[Exercise goal] Entries follow. Give back exactly the lines starting at the one containing "syn-mean-instance-area_um2 = 6.07" and ending at the one containing "netlist_instances = 1494", and no other lines.

[Record set]
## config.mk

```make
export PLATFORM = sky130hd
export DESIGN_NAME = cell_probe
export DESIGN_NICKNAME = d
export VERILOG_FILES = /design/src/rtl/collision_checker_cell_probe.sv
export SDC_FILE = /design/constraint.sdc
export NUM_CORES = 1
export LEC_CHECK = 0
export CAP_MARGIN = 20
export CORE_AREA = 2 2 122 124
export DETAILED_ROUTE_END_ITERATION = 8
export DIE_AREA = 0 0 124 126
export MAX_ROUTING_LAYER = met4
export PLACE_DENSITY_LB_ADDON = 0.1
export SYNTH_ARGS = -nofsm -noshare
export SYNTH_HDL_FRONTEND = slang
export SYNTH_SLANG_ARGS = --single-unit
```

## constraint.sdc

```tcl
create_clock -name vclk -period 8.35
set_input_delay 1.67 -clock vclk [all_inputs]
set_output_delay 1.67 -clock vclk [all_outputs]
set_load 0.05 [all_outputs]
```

---

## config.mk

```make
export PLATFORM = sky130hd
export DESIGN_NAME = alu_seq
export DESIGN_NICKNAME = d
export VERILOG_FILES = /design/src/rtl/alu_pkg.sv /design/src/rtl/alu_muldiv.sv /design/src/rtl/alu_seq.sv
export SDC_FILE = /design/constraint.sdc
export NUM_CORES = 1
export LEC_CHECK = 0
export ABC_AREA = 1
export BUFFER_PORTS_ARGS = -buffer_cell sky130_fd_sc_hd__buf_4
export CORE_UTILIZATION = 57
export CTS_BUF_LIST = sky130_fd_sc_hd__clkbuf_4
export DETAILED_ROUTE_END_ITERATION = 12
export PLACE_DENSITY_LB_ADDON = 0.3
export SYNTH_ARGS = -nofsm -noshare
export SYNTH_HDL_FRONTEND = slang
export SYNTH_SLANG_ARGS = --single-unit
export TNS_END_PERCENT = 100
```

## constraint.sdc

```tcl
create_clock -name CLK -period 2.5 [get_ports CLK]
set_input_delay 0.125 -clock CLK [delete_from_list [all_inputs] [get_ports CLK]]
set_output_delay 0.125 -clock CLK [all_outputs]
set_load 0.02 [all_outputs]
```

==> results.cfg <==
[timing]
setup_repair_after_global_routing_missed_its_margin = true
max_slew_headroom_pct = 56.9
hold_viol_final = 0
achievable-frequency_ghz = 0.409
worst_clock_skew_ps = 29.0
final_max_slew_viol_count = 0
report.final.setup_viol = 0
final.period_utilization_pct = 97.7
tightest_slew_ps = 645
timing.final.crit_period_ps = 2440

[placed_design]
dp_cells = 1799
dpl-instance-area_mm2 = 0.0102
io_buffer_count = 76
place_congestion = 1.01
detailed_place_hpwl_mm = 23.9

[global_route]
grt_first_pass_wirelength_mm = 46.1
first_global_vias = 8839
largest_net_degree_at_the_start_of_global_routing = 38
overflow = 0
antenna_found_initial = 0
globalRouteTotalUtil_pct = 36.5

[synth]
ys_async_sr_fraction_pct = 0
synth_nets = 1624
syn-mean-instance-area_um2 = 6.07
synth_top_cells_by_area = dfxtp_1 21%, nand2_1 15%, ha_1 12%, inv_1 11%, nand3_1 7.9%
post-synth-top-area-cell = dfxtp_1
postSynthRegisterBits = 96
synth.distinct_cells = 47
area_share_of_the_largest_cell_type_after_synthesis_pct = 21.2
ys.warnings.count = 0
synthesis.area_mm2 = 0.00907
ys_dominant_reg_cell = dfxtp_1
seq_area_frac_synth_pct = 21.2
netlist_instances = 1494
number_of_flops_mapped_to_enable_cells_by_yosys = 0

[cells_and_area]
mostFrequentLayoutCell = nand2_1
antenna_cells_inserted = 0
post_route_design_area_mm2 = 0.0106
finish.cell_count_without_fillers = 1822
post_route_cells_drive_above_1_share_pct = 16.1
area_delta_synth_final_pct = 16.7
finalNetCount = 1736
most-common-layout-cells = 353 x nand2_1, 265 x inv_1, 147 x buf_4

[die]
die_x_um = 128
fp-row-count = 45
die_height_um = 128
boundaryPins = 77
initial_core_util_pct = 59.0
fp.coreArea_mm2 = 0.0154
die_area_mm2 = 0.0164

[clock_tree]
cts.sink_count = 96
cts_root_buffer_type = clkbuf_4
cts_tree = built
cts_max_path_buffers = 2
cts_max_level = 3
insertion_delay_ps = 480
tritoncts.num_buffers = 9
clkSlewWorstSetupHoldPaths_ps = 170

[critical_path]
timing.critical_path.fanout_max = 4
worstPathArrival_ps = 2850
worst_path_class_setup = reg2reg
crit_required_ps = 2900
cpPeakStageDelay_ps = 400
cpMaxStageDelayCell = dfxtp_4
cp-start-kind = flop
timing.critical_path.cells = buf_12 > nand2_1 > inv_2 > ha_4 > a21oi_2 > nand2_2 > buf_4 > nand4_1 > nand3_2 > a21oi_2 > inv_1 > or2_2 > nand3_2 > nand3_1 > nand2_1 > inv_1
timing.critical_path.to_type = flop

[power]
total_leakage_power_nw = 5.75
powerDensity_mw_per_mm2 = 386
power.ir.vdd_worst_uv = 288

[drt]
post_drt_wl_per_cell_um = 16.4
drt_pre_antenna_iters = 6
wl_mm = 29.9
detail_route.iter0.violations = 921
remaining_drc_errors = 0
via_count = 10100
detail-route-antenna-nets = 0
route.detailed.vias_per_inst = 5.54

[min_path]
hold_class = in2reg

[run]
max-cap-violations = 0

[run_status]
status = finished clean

[Response to the task]
syn-mean-instance-area_um2 = 6.07
synth_top_cells_by_area = dfxtp_1 21%, nand2_1 15%, ha_1 12%, inv_1 11%, nand3_1 7.9%
post-synth-top-area-cell = dfxtp_1
postSynthRegisterBits = 96
synth.distinct_cells = 47
area_share_of_the_largest_cell_type_after_synthesis_pct = 21.2
ys.warnings.count = 0
synthesis.area_mm2 = 0.00907
ys_dominant_reg_cell = dfxtp_1
seq_area_frac_synth_pct = 21.2
netlist_instances = 1494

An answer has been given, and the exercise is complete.